Skip to content

Metadata Harmonisation

Info

Current version: 0.1.0

Technology: Python

Release: 0.1.0

Project repository: md-harmonization

Overview and Scope

The component harmonises the content as imported by the Harvester component. A database is populated with the harmonised metadata content.

Key Features

  • harmonises metadata to a common model
  • merges multiple instances of a record to a single entity

Architecture

The process (scheduled at intervals) runs as a python script in a docker container (on kubernetes cluster). The script connects to the database to fetch latest unparsed records and writes the results back to the database. The logs of the process can be viewed from the container logs (in grafana).

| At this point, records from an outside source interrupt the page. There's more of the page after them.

`src/hw/core_pkg.sv`:
```
// Core-wide constants
// Data width default, register count, index width and ALU operation codes

`default_nettype none

package core_pkg;

  // Data path width used unless the top level overrides it
  localparam int xlen_default = 32;

  // Architectural register file
  localparam int num_regs  = 32;
  localparam int reg_idx_w = 5;

  // ALU operation encoding
  localparam int alu_op_w = 4;

  localparam logic [alu_op_w-1:0] alu_add  = 4'd0;
  localparam logic [alu_op_w-1:0] alu_sub  = 4'd1;
  localparam logic [alu_op_w-1:0] alu_and  = 4'd2;
  localparam logic [alu_op_w-1:0] alu_or   = 4'd3;
  localparam logic [alu_op_w-1:0] alu_xor  = 4'd4;
  localparam logic [alu_op_w-1:0] alu_sll  = 4'd5;
  localparam logic [alu_op_w-1:0] alu_srl  = 4'd6;
  localparam logic [alu_op_w-1:0] alu_sra  = 4'd7;
  localparam logic [alu_op_w-1:0] alu_slt  = 4'd8;
  localparam logic [alu_op_w-1:0] alu_sltu = 4'd9;

endpackage

`default_nettype wire

```
`src/hw/isa_pkg.sv`:
```
// RV32 integer ALU instruction encoding
// Opcodes, funct3 values, alt bit and the R/I instruction union

`default_nettype none

package isa_pkg;

  // Register-register and register-immediate ALU opcodes
  localparam logic [6:0] opc_op     = 7'b0110011;
  localparam logic [6:0] opc_op_imm = 7'b0010011;

  // funct3 groups
  localparam logic [2:0] f3_add_sub = 3'b000;
  localparam logic [2:0] f3_sll     = 3'b001;
  localparam logic [2:0] f3_slt     = 3'b010;
  localparam logic [2:0] f3_sltu    = 3'b011;
  localparam logic [2:0] f3_xor     = 3'b100;
  localparam logic [2:0] f3_srl_sra = 3'b101;
  localparam logic [2:0] f3_or      = 3'b110;
  localparam logic [2:0] f3_and     = 3'b111;

  // funct7 bit that turns add into sub and srl into sra (instr[30])
  localparam int alt_bit = 5;

  typedef struct packed {
    logic [6:0] funct7;
    logic [4:0] rs2;
    logic [4:0] rs1;
    logic [2:0] funct3;
    logic [4:0] rd;
    logic [6:0] opcode;
  } instr_r_t;

  typedef struct packed {
    logic [11:0] imm;
    logic [4:0]  rs1;
    logic [2:0]  funct3;
    logic [4:0]  rd;
    logic [6:0]  opcode;
  } instr_i_t;

  // Same 32-bit word, seen as R or I format
  typedef union packed {
    instr_r_t r;
    instr_i_t i;
  } instr_u;

endpackage

`default_nettype wire

```
`src/hw/stage_if.sv`:
```
// Pipeline interfaces
// issue_if carries decoded operands from decode to execute
// rf_read_if carries register-file reads between decode and the result stage

`default_nettype none

interface issue_if #(
  parameter int XLEN = core_pkg::xlen_default
);
  import core_pkg::*;

  logic                 valid;
  logic [alu_op_w-1:0]  alu_op;
  logic [reg_idx_w-1:0] rd;
  logic [reg_idx_w-1:0] rs1;
  logic [reg_idx_w-1:0] rs2;
  logic [XLEN-1:0]      op_a;
  // Holds the sign-extended immediate when use_imm is set
  logic [XLEN-1:0]      op_b;
  logic                 use_imm;

  modport decode (
    output valid, alu_op, rd, rs1, rs2, op_a, op_b, use_imm
  );

  modport execute (
    input valid, alu_op, rd, rs1, rs2, op_a, op_b, use_imm
  );

endinterface

interface rf_read_if #(
  parameter int XLEN = core_pkg::xlen_default
);
  import core_pkg::*;

  logic [reg_idx_w-1:0] rs1_idx;
  logic [reg_idx_w-1:0] rs2_idx;
  logic [XLEN-1:0]      rs1_data;
  logic [XLEN-1:0]      rs2_data;

  modport decode (
    output rs1_idx, rs2_idx,
    input  rs1_data, rs2_data
  );

  // Data returned combinationally
  modport result (
    input  rs1_idx, rs2_idx,
    output rs1_data, rs2_data
  );

endinterface

`default_nettype wire

```
`src/hw/decode_stage.sv`:
```
// Decode stage
// Instruction capture, opcode and funct decode to ALU code,
// immediate sign extension, register read and the issue register

`default_nettype none

module decode_stage #(
  parameter int XLEN = core_pkg::xlen_default
) (
  input  logic            clk,
  input  logic            rst_n,
  input  logic            instr_valid,
  input  isa_pkg::instr_u instr,
  issue_if.decode         iss,
  rf_read_if.decode       rf
);
  import core_pkg::*;
  import isa_pkg::*;

  logic                in_valid;
  instr_u              in_word;
  logic                is_op;
  logic                is_op_imm;
  logic                alt;
  logic                dec_valid;
  logic [alu_op_w-1:0] dec_op;
  logic [XLEN-1:0]     imm_ext;

  // Strobe capture
  always_ff @(posedge clk or negedge rst_n)
  begin
    if (!rst_n)
      in_valid <= 1'b0;
    else
      in_valid <= instr_valid;
  end

  always_ff @(posedge clk)
  begin
    in_word <= instr;
  end

  assign is_op     = (in_word.r.opcode == opc_op);
  assign is_op_imm = (in_word.i.opcode == opc_op_imm);

  // Same bit as imm[10] in the I view, so srai is selected here too
  assign alt = in_word.r.funct7[alt_bit];

  always_comb
  begin
    case (in_word.r.funct3)
      f3_add_sub: dec_op = (is_op && alt) ? alu_sub : alu_add;
      f3_sll:     dec_op = alu_sll;
      f3_slt:     dec_op = alu_slt;
      f3_sltu:    dec_op = alu_sltu;
      f3_xor:     dec_op = alu_xor;
      f3_srl_sra: dec_op = alt ? alu_sra : alu_srl;
      f3_or:      dec_op = alu_or;
      f3_and:     dec_op = alu_and;
      default:    dec_op = alu_add;
    endcase
  end

  assign imm_ext = {{(XLEN-12){in_word.i.imm[11]}}, in_word.i.imm};

  // Only ALU opcodes with a real destination ever write back
  assign dec_valid = in_valid && (is_op || is_op_imm) && (in_word.r.rd != '0);

  // Read ports, write-through already applied by the register file
  assign rf.rs1_idx = in_word.r.rs1;
  assign rf.rs2_idx = in_word.r.rs2;

  // Issue register
  always_ff @(posedge clk or negedge rst_n)
  begin
    if (!rst_n)
      iss.valid <= 1'b0;
    else
      iss.valid <= dec_valid;
  end

  always_ff @(posedge clk)
  begin
    iss.alu_op  <= dec_op;
    iss.rd      <= in_word.r.rd;
    iss.rs1     <= in_word.r.rs1;
    iss.rs2     <= in_word.r.rs2;
    iss.op_a    <= rf.rs1_data;
    iss.op_b    <= is_op_imm ? imm_ext : rf.rs2_data;
    iss.use_imm <= is_op_imm;
  end

endmodule

`default_nettype wire

```
`src/hw/execute_stage.sv`:
```
// Execute stage
// Operand forwarding from the execute and write-back registers,
// the integer ALU and the execute result register

`default_nettype none

module execute_stage #(
  parameter int XLEN = core_pkg::xlen_default
) (
  input  logic                          clk,
  input  logic                          rst_n,
  issue_if.execute                      iss,
  input  logic                          wb_valid,
  input  logic [core_pkg::reg_idx_w-1:0] wb_idx,
  input  logic [XLEN-1:0]               wb_data,
  output logic                          ex_valid,
  output logic [core_pkg::reg_idx_w-1:0] ex_rd,
  output logic [XLEN-1:0]               ex_result
);
  import core_pkg::*;

  localparam int shamt_w = $clog2(XLEN);

  logic [XLEN-1:0]    opnd_a;
  logic [XLEN-1:0]    opnd_b;
  logic [shamt_w-1:0] shamt;
  logic               lt_s;
  logic               lt_u;
  logic [XLEN-1:0]    alu_out;

  // Youngest older producer wins: execute register, then write-back
  always_comb
  begin
    if (ex_valid && (ex_rd == iss.rs1))
      opnd_a = ex_result;
    else if (wb_valid && (wb_idx == iss.rs1))
      opnd_a = wb_data;
    else
      opnd_a = iss.op_a;
  end

  // Immediate operand is never replaced
  always_comb
  begin
    if (iss.use_imm)
      opnd_b = iss.op_b;
    else if (ex_valid && (ex_rd == iss.rs2))
      opnd_b = ex_result;
    else if (wb_valid && (wb_idx == iss.rs2))
      opnd_b = wb_data;
    else
      opnd_b = iss.op_b;
  end

  assign shamt = opnd_b[shamt_w-1:0];
  assign lt_s  = $signed(opnd_a) < $signed(opnd_b);
  assign lt_u  = opnd_a < opnd_b;

  always_comb
  begin
    case (iss.alu_op)
      alu_add:  alu_out = opnd_a + opnd_b;
      alu_sub:  alu_out = opnd_a - opnd_b;
      alu_and:  alu_out = opnd_a & opnd_b;
      alu_or:   alu_out = opnd_a | opnd_b;
      alu_xor:  alu_out = opnd_a ^ opnd_b;
      alu_sll:  alu_out = opnd_a << shamt;
      alu_srl:  alu_out = opnd_a >> shamt;
      alu_sra:  alu_out = $signed(opnd_a) >>> shamt;
      alu_slt:  alu_out = {{(XLEN-1){1'b0}}, lt_s};
      alu_sltu: alu_out = {{(XLEN-1){1'b0}}, lt_u};
      default:  alu_out = '0;
    endcase
  end

  // Result register
  always_ff @(posedge clk or negedge rst_n)
  begin
    if (!rst_n)
      ex_valid <= 1'b0;
    else
      ex_valid <= iss.valid;
  end

  always_ff @(posedge clk)
  begin
    ex_rd     <= iss.rd;
    ex_result <= alu_out;
  end

endmodule

`default_nettype wire

```
`src/hw/pipe_core.sv`:
```
// Three-stage integer pipeline top level
// Decode, execute and result stages joined by the stage interfaces

`default_nettype none

module pipe_core #(
  parameter int XLEN = core_pkg::xlen_default
) (
  input  logic                          clk,
  input  logic                          rst_n,
  input  logic                          instr_valid,
  input  logic [31:0]                   instr,
  output logic                          wb_valid,
  output logic [core_pkg::reg_idx_w-1:0] wb_idx,
  output logic [XLEN-1:0]               wb_data
);

  // Execute to result
  logic                          ex_valid;
  logic [core_pkg::reg_idx_w-1:0] ex_rd;
  logic [XLEN-1:0]               ex_result;

  issue_if   #(.XLEN(XLEN)) iss_bus ();
  rf_read_if #(.XLEN(XLEN)) rf_bus ();

  decode_stage #(.XLEN(XLEN)) u_decode (
    .clk         (clk),
    .rst_n       (rst_n),
    .instr_valid (instr_valid),
    .instr       (instr),
    .iss         (iss_bus.decode),
    .rf          (rf_bus.decode)
  );

  // Write-back also feeds the forwarding path
  execute_stage #(.XLEN(XLEN)) u_execute (
    .clk       (clk),
    .rst_n     (rst_n),
    .iss       (iss_bus.execute),
    .wb_valid  (wb_valid),
    .wb_idx    (wb_idx),
    .wb_data   (wb_data),
    .ex_valid  (ex_valid),
    .ex_rd     (ex_rd),
    .ex_result (ex_result)
  );

  result_stage #(.XLEN(XLEN)) u_result (
    .clk       (clk),
    .rst_n     (rst_n),
    .ex_valid  (ex_valid),
    .ex_rd     (ex_rd),
    .ex_result (ex_result),
    .rf        (rf_bus.result),
    .wb_valid  (wb_valid),
    .wb_idx    (wb_idx),
    .wb_data   (wb_data)
  );

endmodule

`default_nettype wire

```
`src/hw/result_stage.sv`:
```
// Result stage
// Write-back register and the architectural register file,
// with write-through of the pending write-back on both read ports

`default_nettype none

module result_stage #(
  parameter int XLEN = core_pkg::xlen_default
) (
  input  logic                          clk,
  input  logic                          rst_n,
  input  logic                          ex_valid,
  input  logic [core_pkg::reg_idx_w-1:0] ex_rd,
  input  logic [XLEN-1:0]               ex_result,
  rf_read_if.result                     rf,
  output logic                          wb_valid,
  output logic [core_pkg::reg_idx_w-1:0] wb_idx,
  output logic [XLEN-1:0]               wb_data
);
  import core_pkg::*;

  logic [XLEN-1:0] regs [num_regs];
  logic            hit_rs1;
  logic            hit_rs2;

  // Write-back register
  always_ff @(posedge clk or negedge rst_n)
  begin
    if (!rst_n)
      wb_valid <= 1'b0;
    else
      wb_valid <= ex_valid;
  end

  always_ff @(posedge clk)
  begin
    wb_idx  <= ex_rd;
    wb_data <= ex_result;
  end

  // Register file, all zero after reset
  // x0 stays zero since decode never issues rd == 0
  always_ff @(posedge clk or negedge rst_n)
  begin
    if (!rst_n)
    begin
      for (int i = 0; i < num_regs; i++)
        regs[i] <= '0;
    end
    else if (wb_valid)
    begin
      regs[wb_idx] <= wb_data;
    end
  end

  // The entry being written this cycle is returned directly
  assign hit_rs1 = wb_valid && (wb_idx == rf.rs1_idx);
  assign hit_rs2 = wb_valid && (wb_idx == rf.rs2_idx);

  assign rf.rs1_data = hit_rs1 ? wb_data : regs[rf.rs1_idx];
  assign rf.rs2_data = hit_rs2 ? wb_data : regs[rf.rs2_idx];

endmodule

`default_nettype wire

```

Container is build at commits in a Github build pipeline and placed in Github container registry. The repository contains a set of unit tests which run when the container builds.

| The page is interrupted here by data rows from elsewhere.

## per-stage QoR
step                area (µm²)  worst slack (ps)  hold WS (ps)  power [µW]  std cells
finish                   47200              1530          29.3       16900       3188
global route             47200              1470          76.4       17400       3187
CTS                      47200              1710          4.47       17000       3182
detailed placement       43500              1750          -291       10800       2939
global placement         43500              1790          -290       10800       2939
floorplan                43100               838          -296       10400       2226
===== config.mk =====
export PLATFORM = sky130hd
export DESIGN_NAME = sdram_ctrl_top
export DESIGN_NICKNAME = d
export VERILOG_FILES = /design/src/hw/sdram_pkg.sv /design/src/hw/sdram_app_port.sv /design/src/hw/sdram_cmd_queue.sv /design/src/hw/sdram_ctrl_top.sv /design/src/hw/sdram_sequencer.sv
export SDC_FILE = /design/constraint.sdc
export NUM_CORES = 1
export LEC_CHECK = 0
export BUFFER_PORTS_ARGS = -buffer_cell sky130_fd_sc_hd__buf_2
export CAP_MARGIN = 25
export CORE_MARGIN = 2
export CORE_UTILIZATION = 55
export CTS_CLUSTER_DIAMETER = 40
export DETAILED_ROUTE_END_ITERATION = 10
export GPL_TIMING_DRIVEN = 1
export HOLD_SLACK_MARGIN = 0.06
export PLACE_DENSITY = 0.74
export SYNTH_ARGS = -nofsm -noshare
export SYNTH_HDL_FRONTEND = slang
export SYNTH_HIERARCHICAL = 1
export SYNTH_SLANG_ARGS = --single-unit

===== constraint.sdc =====
create_clock -name clk0 -period 8.45 [get_ports clk0]
set_input_delay 1.69 -clock clk0 [delete_from_list [all_inputs] [get_ports clk0]]
set_output_delay 1.69 -clock clk0 [all_outputs]
set_load 0.02 [all_outputs]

The core of the module is the pygeometa library, which offers harmonisation for a number of metadata models. The harmonsed metadata is stored in the pygeometa MCF model. From the MCF model, relevant properties are exported to a relational database model.

Supported schemas
iso19115-2003
iso19115-1-2014
Dublin Core
schema.org
DCAT
OpenAire (DataCite)
OGCAPI-Records
STAC

Integrations & Interfaces

Read and write access to the PostgreSQL database.

Key Architectural Decisions

The pygeometa library has been selected based on its support for many common metadata models in our community.

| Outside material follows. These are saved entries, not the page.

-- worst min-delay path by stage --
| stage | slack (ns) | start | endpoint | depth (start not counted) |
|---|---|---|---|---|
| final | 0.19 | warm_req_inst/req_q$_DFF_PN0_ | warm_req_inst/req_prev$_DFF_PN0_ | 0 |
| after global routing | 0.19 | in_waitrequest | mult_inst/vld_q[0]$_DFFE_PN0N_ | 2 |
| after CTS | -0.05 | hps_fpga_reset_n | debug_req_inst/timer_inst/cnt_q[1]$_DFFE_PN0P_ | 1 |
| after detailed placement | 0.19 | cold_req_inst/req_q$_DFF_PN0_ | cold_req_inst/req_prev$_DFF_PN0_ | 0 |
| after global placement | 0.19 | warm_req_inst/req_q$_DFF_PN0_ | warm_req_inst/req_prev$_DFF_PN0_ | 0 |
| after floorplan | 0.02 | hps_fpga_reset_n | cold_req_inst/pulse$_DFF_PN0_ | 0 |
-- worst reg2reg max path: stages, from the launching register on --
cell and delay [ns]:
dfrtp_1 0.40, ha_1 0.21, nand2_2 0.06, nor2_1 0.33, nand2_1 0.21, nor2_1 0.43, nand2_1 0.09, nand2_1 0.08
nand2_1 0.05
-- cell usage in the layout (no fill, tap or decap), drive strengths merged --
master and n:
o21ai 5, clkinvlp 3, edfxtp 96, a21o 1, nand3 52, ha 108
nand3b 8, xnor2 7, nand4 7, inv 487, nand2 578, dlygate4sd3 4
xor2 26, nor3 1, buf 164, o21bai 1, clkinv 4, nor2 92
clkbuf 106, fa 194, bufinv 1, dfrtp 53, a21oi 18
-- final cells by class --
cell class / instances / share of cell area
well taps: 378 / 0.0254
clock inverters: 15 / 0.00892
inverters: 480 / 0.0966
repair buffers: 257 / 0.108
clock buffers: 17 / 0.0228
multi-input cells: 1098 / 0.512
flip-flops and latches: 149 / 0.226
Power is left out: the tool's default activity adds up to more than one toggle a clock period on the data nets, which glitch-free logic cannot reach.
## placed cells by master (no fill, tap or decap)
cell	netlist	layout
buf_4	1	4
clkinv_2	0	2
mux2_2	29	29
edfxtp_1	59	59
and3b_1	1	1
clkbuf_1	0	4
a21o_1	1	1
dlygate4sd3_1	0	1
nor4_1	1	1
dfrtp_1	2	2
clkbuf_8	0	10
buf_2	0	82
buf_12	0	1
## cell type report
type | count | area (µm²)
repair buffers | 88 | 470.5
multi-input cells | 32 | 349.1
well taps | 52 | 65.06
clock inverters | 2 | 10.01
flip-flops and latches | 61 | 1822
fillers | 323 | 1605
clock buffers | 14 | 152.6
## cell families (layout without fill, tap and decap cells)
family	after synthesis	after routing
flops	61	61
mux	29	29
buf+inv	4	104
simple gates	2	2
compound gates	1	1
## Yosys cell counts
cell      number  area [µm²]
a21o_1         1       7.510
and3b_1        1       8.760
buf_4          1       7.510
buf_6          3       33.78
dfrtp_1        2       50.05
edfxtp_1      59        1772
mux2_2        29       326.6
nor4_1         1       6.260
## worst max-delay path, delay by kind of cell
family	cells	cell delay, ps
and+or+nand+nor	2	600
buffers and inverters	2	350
--- config.mk ---
export PLATFORM = sky130hd
export DESIGN_NAME = video_cleanup
export DESIGN_NICKNAME = d
export VERILOG_FILES = /design/src/common/arduboy_pkg.sv /design/src/source/video_cleanup.sv
export VERILOG_INCLUDE_DIRS = /design/src /design/src/common
export SDC_FILE = /design/constraint.sdc
export NUM_CORES = 1
export LEC_CHECK = 0
export BUFFER_PORTS_ARGS = -buffer_cell sky130_fd_sc_hd__buf_2
export CAP_MARGIN = 20
export CORE_AREA = 2 2 39 41
export CTS_CLUSTER_SIZE = 25
export DETAILED_ROUTE_END_ITERATION = 10
export DIE_AREA = 0 0 41 43
export PLACE_DENSITY = 0.7
export SYNTH_ARGS = -nofsm -noshare
export SYNTH_HDL_FRONTEND = slang
export SYNTH_SLANG_ARGS = --single-unit
--- constraint.sdc ---
create_clock -name clk_74a -period 0.9 [get_ports clk_74a]
set_input_delay 0.045 -clock clk_74a [delete_from_list [all_inputs] [get_ports clk_74a]]
set_output_delay 0.045 -clock clk_74a [all_outputs]
set_load 0.02 [all_outputs]
--- src/common/arduboy_consts.svh ---
////////////////////////////////////////////////////////////
// host-side constants for the handheld core
// ROM window and depth, audio clock ratio, I2S slot shape
// and the lit pixel colour
////////////////////////////////////////////////////////////
`ifndef ARDUBOY_CONSTS_SVH
`define ARDUBOY_CONSTS_SVH

// bridge address nibble [31:28] that selects the program ROM
`define ARDU_ROM_WINDOW 4'h0

// program ROM size in 16-bit halfwords (32 KiB)
`define ARDU_ROM_DEPTH 16384

// fractional accumulator for MCLK from 74.25 MHz
// step / mod = 2 * 12.288 / 74.25
`define ARDU_MCLK_STEP 21'd245760
`define ARDU_MCLK_MOD 21'd742500

// I2S framing
`define ARDU_SLOT_BITS 32
// only the first 16 bits of a slot carry data
`define ARDU_ACTIVE_BITS 16

// OLED pixel on
`define ARDU_RGB_WHITE 24'hFF_FFFF

`endif
--- src/common/arduboy_pkg.sv ---
////////////////////////////////////////////////////////////
// shared types for the host side
// bus widths, ROM write and video structs, loader states
////////////////////////////////////////////////////////////
`default_nettype none

package arduboy_pkg;

  ////////////////////////////////////////////////////////////
  // plain widths
  ////////////////////////////////////////////////////////////

  // bridge bus, synchronous to clk_74a
  typedef logic [31:0] bridge_addr_t;
  typedef logic [31:0] bridge_word_t;

  // program memory, one entry per CPU instruction halfword
  typedef logic [13:0] rom_addr_t;
  typedef logic [15:0] rom_word_t;

  typedef logic [23:0] rgb_t;

  // audio
  typedef logic [31:0] sample_t;
  typedef logic [4:0]  slot_count_t;

  ////////////////////////////////////////////////////////////
  // grouped signals
  ////////////////////////////////////////////////////////////

  // one halfword write into the program ROM
  typedef struct packed {
    logic      valid;
    rom_addr_t addr;
    rom_word_t data;
  } rom_write_t;

  // raw raster from the OLED converter
  typedef struct packed {
    logic hsync;
    logic vsync;
    logic hblank;
    logic vblank;
    logic pixel;
  } raster_in_t;

  // scaler-ready video
  typedef struct packed {
    logic de;
    logic hs;
    logic vs;
    rgb_t rgb;
  } video_out_t;

  // ROM loader, second halfword pending or not
  typedef enum logic [0:0] {
    LOAD_LOW  = 1'b0,
    LOAD_HIGH = 1'b1
  } load_state_t;

endpackage

`default_nettype wire

--- src/source/video_cleanup.sv ---
////////////////////////////////////////////////////////////
// raster cleanup for the scaler
// single-cycle hs/vs pulses, data enable, mono pixel colour
////////////////////////////////////////////////////////////
`timescale 1ns/1ps
`default_nettype none

`include "arduboy_consts.svh"

module video_cleanup
  import arduboy_pkg::*;
(
  input  wire        clk_74a,
  input  wire        rst_n,
  input  raster_in_t raster,
  output video_out_t video
);

  logic hs_prev;
  logic vs_prev;
  logic de_next;
  rgb_t rgb_next;

  // active area only outside both blanking intervals
  assign de_next = ~(raster.hblank | raster.vblank);

  // scaler wants black whenever de is low
  assign rgb_next = (de_next && raster.pixel) ? `ARDU_RGB_WHITE : '0;

  ////////////////////////////////////////////////////////////
  // output register
  ////////////////////////////////////////////////////////////
  always_ff @(posedge clk_74a or negedge rst_n)
  begin
    if (!rst_n)
    begin
      hs_prev   <= 1'b0;
      vs_prev   <= 1'b0;
      video.de  <= 1'b0;
      video.hs  <= 1'b0;
      video.vs  <= 1'b0;
      video.rgb <= '0;
    end
    else
    begin
      hs_prev <= raster.hsync;
      vs_prev <= raster.vsync;

      // rising edge of the converter syncs, one clock wide
      video.hs <= ~hs_prev & raster.hsync;
      video.vs <= ~vs_prev & raster.vsync;

      video.de  <= de_next;
      video.rgb <= rgb_next;
    end
  end

endmodule

`default_nettype wire
File: src/common/arduboy_consts.svh
////////////////////////////////////////////////////////////
// host-side constants for the handheld core
// ROM window and depth, audio clock ratio, I2S slot shape
// and the lit pixel colour
////////////////////////////////////////////////////////////
`ifndef ARDUBOY_CONSTS_SVH
`define ARDUBOY_CONSTS_SVH

// bridge address nibble [31:28] that selects the program ROM
`define ARDU_ROM_WINDOW 4'h0

// program ROM size in 16-bit halfwords (32 KiB)
`define ARDU_ROM_DEPTH 16384

// fractional accumulator for MCLK from 74.25 MHz
// step / mod = 2 * 12.288 / 74.25
`define ARDU_MCLK_STEP 21'd245760
`define ARDU_MCLK_MOD 21'd742500

// I2S framing
`define ARDU_SLOT_BITS 32
// only the first 16 bits of a slot carry data
`define ARDU_ACTIVE_BITS 16

// OLED pixel on
`define ARDU_RGB_WHITE 24'hFF_FFFF

`endif
File: src/common/arduboy_pkg.sv
////////////////////////////////////////////////////////////
// shared types for the host side
// bus widths, ROM write and video structs, loader states
////////////////////////////////////////////////////////////
`default_nettype none

package arduboy_pkg;

  ////////////////////////////////////////////////////////////
  // plain widths
  ////////////////////////////////////////////////////////////

  // bridge bus, synchronous to clk_74a
  typedef logic [31:0] bridge_addr_t;
  typedef logic [31:0] bridge_word_t;

  // program memory, one entry per CPU instruction halfword
  typedef logic [13:0] rom_addr_t;
  typedef logic [15:0] rom_word_t;

  typedef logic [23:0] rgb_t;

  // audio
  typedef logic [31:0] sample_t;
  typedef logic [4:0]  slot_count_t;

  ////////////////////////////////////////////////////////////
  // grouped signals
  ////////////////////////////////////////////////////////////

  // one halfword write into the program ROM
  typedef struct packed {
    logic      valid;
    rom_addr_t addr;
    rom_word_t data;
  } rom_write_t;

  // raw raster from the OLED converter
  typedef struct packed {
    logic hsync;
    logic vsync;
    logic hblank;
    logic vblank;
    logic pixel;
  } raster_in_t;

  // scaler-ready video
  typedef struct packed {
    logic de;
    logic hs;
    logic vs;
    rgb_t rgb;
  } video_out_t;

  // ROM loader, second halfword pending or not
  typedef enum logic [0:0] {
    LOAD_LOW  = 1'b0,
    LOAD_HIGH = 1'b1
  } load_state_t;

endpackage

`default_nettype wire

File: src/audio/i2s_serializer.sv
////////////////////////////////////////////////////////////
// I2S serializer for the two buzzers
// mixes to one sample, 16 active bits per 32-bit slot
////////////////////////////////////////////////////////////
`timescale 1ns/1ps
`default_nettype none

`include "arduboy_consts.svh"

module i2s_serializer
  import arduboy_pkg::*;
(
  input  wire  clk_74a,
  input  wire  rst_n,
  input  wire  bit_tick,
  input  wire  buzzer1,
  input  wire  buzzer2,
  output logic lrck,
  output logic dac
);

  sample_t     sample;
  sample_t     shifter;
  slot_count_t slot_cnt;

  ////////////////////////////////////////////////////////////
  // mix
  ////////////////////////////////////////////////////////////

  // each term stays below 2^30, so the sum keeps the sign bit clear
  assign sample = {2'b00, {30{buzzer1}}} + {2'b00, {30{buzzer2}}};

  ////////////////////////////////////////////////////////////
  // shifter, one step per SCLK falling edge
  ////////////////////////////////////////////////////////////
  always_ff @(posedge clk_74a or negedge rst_n)
  begin
    if (!rst_n)
    begin
      shifter  <= '0;
      slot_cnt <= '0;
      lrck     <= 1'b0;
      dac      <= 1'b0;
    end
    else if (bit_tick)
    begin
      dac      <= shifter[31];
      slot_cnt <= slot_cnt + 5'd1;

      if (slot_cnt == 5'(`ARDU_SLOT_BITS - 1))
      begin
        // channel switch
        lrck <= ~lrck;
        // new sample once per frame, at the lrck rise
        if (!lrck)
          shifter <= sample;
      end
      else if (slot_cnt < 5'(`ARDU_ACTIVE_BITS))
      begin
        shifter <= {shifter[30:0], 1'b0};
      end
    end
  end

endmodule

`default_nettype wire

In case multiple instances of a record are identified, we decided to merge the content. Merging is managed through presence of a property. The first property ingested takes precedence. Alternative here could be to favour certain platforms above others, or flag the duplication, so an administrator can select the most relevant edition.

Risks & Limitations

Ingested properties, which are not available in the mcf model, will not be available in the merged record.